---- Data provided
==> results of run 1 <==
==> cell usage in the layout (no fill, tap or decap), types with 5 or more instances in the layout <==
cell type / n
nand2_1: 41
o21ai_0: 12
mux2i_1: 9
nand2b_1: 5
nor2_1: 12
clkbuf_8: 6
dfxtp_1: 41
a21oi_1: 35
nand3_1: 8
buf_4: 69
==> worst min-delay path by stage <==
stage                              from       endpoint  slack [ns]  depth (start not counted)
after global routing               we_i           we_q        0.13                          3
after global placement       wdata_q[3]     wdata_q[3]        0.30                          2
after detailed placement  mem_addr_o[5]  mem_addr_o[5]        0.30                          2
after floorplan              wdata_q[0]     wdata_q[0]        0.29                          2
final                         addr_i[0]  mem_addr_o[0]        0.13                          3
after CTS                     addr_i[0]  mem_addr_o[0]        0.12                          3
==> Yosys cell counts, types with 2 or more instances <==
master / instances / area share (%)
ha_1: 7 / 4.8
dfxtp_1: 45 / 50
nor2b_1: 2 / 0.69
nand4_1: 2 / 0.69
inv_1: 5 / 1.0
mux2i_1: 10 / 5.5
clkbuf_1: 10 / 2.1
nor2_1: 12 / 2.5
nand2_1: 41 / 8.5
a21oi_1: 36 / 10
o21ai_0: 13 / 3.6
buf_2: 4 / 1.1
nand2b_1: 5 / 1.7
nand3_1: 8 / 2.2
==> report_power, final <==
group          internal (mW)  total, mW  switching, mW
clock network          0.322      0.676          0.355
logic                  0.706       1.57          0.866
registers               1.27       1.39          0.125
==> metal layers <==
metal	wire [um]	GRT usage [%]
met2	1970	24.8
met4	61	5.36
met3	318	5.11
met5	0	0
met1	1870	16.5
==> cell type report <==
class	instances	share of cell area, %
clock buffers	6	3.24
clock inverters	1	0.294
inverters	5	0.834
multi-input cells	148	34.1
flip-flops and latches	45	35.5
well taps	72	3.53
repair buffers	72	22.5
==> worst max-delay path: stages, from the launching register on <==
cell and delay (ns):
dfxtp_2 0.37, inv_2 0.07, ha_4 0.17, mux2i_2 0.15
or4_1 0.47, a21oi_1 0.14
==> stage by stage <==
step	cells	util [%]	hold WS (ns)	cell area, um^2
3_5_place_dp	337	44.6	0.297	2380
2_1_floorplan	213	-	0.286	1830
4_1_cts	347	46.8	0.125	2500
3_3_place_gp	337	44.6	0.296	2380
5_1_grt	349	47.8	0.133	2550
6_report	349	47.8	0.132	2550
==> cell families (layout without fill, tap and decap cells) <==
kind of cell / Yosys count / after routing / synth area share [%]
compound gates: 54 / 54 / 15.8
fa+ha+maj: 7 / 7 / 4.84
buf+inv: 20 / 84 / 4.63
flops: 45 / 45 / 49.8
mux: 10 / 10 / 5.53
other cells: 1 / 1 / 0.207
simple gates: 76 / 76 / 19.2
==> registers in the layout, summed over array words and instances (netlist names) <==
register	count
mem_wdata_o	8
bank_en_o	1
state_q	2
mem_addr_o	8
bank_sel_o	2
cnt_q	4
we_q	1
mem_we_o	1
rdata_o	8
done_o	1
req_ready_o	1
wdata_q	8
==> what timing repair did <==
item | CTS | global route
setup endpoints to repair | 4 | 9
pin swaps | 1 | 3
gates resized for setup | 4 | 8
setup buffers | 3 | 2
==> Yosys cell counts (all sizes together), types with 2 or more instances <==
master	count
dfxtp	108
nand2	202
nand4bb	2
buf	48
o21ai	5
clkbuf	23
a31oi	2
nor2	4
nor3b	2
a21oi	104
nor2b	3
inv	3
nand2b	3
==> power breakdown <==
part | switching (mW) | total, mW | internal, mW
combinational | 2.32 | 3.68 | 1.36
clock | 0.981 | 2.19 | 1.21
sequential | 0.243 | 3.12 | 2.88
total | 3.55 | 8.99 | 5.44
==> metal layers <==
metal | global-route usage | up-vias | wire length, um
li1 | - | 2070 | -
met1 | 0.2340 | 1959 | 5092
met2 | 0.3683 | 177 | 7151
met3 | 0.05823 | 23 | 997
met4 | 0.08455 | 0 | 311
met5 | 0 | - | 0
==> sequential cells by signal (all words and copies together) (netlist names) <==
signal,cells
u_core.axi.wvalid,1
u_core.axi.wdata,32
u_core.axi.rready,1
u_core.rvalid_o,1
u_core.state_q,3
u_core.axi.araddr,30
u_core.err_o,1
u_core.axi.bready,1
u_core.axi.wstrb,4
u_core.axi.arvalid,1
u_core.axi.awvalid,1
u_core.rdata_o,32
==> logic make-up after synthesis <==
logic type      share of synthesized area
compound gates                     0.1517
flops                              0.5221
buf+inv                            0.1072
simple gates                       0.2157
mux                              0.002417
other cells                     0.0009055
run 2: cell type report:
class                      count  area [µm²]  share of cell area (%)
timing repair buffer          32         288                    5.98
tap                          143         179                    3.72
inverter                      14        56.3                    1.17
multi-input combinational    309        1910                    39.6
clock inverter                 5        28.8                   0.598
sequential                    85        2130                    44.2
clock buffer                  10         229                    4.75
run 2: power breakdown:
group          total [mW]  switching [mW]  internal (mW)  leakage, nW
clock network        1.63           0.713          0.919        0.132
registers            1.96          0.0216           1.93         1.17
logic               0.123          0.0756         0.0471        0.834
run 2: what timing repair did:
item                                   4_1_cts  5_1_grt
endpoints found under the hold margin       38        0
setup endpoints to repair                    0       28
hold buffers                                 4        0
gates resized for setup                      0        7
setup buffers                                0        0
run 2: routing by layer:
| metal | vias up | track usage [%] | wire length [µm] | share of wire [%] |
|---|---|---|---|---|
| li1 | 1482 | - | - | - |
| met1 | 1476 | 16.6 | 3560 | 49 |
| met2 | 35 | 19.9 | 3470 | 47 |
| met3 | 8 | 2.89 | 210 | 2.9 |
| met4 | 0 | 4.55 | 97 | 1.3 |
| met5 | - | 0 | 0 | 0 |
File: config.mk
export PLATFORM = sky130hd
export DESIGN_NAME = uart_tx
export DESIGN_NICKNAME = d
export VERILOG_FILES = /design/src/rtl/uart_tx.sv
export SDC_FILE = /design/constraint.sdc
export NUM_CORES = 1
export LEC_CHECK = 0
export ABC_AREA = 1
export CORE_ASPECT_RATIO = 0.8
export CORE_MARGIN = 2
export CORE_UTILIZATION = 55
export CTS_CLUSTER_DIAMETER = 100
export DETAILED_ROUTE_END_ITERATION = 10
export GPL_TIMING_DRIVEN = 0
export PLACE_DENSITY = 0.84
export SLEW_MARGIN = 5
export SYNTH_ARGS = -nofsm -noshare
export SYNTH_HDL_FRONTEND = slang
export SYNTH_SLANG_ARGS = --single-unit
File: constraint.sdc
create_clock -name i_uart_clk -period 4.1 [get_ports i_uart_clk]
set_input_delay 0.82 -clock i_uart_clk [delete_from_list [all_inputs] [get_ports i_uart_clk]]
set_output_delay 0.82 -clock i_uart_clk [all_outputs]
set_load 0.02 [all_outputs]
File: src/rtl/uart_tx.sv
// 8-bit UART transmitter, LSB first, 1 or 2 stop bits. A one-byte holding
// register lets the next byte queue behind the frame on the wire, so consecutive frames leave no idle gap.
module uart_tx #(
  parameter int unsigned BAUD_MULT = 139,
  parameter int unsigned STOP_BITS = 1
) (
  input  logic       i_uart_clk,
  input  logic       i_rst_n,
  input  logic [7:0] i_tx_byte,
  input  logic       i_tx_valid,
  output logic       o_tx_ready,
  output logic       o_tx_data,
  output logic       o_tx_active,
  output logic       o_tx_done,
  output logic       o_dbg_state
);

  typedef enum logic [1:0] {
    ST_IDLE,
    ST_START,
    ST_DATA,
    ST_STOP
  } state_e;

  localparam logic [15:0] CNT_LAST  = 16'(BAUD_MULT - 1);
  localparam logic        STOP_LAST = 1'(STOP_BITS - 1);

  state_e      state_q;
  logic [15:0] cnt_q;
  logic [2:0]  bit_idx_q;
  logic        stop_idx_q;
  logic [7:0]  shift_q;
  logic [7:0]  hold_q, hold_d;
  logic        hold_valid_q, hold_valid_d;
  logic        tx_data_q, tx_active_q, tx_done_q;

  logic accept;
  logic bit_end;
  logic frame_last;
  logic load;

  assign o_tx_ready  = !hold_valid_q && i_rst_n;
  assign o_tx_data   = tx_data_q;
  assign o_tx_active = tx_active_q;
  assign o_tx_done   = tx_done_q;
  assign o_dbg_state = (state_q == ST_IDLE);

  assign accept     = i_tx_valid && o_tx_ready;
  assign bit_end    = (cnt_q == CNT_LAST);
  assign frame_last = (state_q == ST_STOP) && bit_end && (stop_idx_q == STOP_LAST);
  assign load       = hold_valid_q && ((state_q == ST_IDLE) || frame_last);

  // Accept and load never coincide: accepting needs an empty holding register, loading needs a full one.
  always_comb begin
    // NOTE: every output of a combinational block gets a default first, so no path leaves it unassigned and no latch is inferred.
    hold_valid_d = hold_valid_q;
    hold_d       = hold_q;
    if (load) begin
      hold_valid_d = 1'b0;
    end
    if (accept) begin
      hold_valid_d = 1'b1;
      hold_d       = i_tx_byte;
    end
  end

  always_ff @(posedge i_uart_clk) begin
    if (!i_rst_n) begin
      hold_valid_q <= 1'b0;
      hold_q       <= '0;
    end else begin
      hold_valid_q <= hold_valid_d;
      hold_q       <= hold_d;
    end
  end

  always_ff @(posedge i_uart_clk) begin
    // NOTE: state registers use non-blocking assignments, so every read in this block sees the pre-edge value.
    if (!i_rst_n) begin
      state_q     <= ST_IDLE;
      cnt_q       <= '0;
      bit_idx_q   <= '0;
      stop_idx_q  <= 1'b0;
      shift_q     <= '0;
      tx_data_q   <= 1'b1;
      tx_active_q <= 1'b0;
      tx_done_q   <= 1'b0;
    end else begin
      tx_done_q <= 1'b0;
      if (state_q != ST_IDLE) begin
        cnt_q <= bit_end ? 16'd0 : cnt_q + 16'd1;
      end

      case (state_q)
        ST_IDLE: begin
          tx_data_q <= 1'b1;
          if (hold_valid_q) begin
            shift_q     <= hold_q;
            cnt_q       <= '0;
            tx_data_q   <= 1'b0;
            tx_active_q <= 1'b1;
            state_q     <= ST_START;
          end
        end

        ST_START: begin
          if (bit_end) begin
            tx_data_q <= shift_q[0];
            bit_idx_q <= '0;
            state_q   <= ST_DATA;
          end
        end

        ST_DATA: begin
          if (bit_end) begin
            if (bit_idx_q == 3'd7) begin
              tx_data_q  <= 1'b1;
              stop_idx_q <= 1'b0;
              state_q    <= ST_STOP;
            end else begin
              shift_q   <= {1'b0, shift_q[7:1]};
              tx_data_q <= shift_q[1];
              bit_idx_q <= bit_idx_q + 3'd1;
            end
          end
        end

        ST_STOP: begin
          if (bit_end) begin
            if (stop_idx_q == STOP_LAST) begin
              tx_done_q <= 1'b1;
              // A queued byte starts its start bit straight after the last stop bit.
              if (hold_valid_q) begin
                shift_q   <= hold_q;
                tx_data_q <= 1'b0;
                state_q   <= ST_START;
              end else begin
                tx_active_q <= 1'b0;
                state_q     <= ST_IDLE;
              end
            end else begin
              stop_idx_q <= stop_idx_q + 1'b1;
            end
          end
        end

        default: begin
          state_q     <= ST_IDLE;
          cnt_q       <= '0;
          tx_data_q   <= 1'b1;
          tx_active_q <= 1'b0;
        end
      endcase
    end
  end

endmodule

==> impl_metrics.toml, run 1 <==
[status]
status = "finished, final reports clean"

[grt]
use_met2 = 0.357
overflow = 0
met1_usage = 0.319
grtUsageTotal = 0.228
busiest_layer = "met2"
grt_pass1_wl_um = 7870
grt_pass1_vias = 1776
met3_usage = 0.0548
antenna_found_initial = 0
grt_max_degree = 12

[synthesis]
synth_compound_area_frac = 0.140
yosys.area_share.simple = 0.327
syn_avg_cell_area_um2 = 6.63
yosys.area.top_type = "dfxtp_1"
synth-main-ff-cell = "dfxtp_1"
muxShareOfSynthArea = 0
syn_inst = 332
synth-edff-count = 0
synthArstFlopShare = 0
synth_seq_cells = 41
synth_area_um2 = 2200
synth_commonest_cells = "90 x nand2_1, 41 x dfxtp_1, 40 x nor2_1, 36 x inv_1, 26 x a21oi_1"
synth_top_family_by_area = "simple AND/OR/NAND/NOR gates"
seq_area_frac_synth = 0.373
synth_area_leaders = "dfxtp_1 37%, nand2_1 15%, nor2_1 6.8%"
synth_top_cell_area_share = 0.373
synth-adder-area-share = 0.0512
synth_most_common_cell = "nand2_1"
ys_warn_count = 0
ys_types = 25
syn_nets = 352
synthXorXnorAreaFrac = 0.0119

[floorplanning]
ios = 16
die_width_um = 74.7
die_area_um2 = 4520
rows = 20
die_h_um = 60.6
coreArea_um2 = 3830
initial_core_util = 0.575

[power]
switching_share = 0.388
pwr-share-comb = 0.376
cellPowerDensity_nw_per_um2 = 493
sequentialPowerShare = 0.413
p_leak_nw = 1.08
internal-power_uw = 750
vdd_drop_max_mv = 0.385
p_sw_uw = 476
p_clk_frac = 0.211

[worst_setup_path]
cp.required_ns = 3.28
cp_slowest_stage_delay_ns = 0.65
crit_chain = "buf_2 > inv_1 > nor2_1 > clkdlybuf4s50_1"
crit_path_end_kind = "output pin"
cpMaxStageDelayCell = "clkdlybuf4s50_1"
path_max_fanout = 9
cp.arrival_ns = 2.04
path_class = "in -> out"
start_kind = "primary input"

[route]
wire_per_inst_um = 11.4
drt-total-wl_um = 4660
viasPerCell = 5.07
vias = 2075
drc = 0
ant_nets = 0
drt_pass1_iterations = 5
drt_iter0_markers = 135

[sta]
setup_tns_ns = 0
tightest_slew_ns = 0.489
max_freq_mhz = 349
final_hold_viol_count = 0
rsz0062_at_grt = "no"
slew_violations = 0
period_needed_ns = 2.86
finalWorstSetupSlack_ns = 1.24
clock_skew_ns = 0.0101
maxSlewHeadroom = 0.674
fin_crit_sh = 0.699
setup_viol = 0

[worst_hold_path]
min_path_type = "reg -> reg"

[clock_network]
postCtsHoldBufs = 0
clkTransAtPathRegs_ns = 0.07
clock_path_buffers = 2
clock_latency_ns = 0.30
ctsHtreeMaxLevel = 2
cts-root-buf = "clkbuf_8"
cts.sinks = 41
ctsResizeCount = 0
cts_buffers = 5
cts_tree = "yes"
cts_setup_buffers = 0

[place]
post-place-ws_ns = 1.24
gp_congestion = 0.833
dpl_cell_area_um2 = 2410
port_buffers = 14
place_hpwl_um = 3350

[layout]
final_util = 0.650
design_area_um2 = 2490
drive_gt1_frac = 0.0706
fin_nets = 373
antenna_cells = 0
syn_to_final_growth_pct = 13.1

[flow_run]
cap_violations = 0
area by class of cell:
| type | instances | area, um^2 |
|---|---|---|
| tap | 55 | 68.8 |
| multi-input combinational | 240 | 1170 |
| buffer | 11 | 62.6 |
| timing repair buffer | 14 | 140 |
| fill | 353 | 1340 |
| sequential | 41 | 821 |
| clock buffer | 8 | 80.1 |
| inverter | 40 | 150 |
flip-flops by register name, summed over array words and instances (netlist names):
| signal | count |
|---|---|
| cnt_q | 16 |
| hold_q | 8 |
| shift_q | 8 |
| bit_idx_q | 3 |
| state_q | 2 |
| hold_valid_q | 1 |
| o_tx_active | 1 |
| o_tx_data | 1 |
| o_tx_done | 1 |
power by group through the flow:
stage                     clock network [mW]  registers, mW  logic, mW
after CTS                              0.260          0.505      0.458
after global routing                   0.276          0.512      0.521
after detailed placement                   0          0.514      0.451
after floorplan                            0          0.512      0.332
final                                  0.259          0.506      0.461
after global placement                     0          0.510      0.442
--------
---- Data provided
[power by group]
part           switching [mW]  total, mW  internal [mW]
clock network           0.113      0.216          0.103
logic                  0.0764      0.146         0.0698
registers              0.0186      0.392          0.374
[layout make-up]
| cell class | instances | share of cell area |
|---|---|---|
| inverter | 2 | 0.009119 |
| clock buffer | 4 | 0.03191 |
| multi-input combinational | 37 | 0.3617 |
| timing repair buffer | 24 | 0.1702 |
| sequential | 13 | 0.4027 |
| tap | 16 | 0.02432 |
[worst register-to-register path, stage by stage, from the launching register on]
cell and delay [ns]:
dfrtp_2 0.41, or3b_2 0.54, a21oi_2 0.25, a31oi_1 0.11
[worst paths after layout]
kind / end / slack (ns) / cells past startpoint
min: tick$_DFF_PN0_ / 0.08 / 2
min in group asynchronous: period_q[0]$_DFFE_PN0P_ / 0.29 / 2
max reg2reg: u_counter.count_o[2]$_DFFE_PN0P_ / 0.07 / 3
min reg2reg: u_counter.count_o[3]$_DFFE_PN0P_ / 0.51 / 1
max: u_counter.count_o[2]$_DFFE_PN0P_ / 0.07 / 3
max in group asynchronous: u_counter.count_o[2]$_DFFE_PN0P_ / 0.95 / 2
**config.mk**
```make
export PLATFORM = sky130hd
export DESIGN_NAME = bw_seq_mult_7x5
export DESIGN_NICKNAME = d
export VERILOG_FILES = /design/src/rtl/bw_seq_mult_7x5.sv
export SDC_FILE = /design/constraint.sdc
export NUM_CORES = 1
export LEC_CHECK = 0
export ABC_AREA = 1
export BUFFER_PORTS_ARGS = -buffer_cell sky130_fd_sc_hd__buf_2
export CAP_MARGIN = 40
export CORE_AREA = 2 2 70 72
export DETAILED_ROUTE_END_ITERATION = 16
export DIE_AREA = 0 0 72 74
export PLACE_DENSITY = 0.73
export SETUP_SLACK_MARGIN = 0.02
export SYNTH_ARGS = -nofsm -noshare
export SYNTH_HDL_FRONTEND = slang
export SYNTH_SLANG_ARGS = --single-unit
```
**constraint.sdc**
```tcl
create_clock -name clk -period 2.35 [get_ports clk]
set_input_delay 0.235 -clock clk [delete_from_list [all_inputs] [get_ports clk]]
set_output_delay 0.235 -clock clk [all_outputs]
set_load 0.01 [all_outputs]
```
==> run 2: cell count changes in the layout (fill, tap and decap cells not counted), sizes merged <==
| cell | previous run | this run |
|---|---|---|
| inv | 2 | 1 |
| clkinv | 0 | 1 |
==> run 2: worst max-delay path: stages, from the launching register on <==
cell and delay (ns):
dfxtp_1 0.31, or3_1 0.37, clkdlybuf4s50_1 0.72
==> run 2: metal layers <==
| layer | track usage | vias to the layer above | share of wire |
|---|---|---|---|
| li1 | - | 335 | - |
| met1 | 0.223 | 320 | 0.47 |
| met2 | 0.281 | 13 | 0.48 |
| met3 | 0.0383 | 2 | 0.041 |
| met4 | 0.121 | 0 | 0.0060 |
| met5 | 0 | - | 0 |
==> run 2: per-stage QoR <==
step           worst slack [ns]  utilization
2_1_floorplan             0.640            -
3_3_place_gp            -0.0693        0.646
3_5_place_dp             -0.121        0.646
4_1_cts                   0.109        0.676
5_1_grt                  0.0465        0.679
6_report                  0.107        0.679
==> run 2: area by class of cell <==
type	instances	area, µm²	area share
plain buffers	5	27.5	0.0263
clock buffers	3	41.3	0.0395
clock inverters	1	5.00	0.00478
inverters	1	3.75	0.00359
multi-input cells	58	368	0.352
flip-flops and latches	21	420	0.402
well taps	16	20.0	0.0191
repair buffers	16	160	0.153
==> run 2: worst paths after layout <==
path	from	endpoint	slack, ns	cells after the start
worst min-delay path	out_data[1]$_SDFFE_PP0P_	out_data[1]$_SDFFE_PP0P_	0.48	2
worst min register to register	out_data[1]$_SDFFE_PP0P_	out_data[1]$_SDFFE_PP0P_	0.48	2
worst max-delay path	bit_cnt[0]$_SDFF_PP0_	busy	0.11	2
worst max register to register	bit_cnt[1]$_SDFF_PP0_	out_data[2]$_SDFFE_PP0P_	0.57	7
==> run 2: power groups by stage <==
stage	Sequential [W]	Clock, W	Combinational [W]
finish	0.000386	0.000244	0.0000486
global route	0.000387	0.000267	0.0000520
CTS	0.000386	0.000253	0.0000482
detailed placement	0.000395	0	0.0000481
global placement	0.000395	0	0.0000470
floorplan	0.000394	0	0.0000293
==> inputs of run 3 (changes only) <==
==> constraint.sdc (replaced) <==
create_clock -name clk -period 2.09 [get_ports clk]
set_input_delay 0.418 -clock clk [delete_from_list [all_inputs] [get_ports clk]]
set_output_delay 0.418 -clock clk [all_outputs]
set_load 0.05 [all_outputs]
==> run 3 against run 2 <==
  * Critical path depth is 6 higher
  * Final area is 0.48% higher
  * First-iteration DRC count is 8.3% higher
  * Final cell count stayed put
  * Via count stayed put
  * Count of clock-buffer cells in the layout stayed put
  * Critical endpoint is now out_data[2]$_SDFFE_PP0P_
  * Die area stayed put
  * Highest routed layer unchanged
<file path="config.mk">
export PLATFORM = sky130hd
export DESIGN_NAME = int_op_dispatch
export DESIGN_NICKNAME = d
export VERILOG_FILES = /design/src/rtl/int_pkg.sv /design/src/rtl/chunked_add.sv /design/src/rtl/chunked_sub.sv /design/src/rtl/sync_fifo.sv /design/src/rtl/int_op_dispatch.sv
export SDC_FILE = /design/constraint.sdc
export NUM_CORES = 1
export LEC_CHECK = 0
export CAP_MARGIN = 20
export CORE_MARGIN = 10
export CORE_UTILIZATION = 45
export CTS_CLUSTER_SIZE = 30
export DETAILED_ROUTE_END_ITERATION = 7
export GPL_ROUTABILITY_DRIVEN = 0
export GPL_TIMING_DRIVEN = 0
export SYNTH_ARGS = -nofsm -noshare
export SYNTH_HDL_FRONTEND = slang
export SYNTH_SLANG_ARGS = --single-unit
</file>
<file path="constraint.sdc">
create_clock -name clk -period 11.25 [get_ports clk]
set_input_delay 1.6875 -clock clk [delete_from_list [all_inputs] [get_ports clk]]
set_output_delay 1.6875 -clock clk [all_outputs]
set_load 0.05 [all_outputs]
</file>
--------
# [Problem requirements]
Using only the listing above, restate exactly the lines from the line containing "total | 3.55 | 8.99 | 5.44" through the line containing "logic make-up after", both included.

# [Solution to the exercise]
total | 3.55 | 8.99 | 5.44
==> metal layers <==
metal | global-route usage | up-vias | wire length, um
li1 | - | 2070 | -
met1 | 0.2340 | 1959 | 5092
met2 | 0.3683 | 177 | 7151
met3 | 0.05823 | 23 | 997
met4 | 0.08455 | 0 | 311
met5 | 0 | - | 0
==> sequential cells by signal (all words and copies together) (netlist names) <==
signal,cells
u_core.axi.wvalid,1
u_core.axi.wdata,32
u_core.axi.rready,1
u_core.rvalid_o,1
u_core.state_q,3
u_core.axi.araddr,30
u_core.err_o,1
u_core.axi.bready,1
u_core.axi.wstrb,4
u_core.axi.arvalid,1
u_core.axi.awvalid,1
u_core.rdata_o,32
==> logic make-up after synthesis <==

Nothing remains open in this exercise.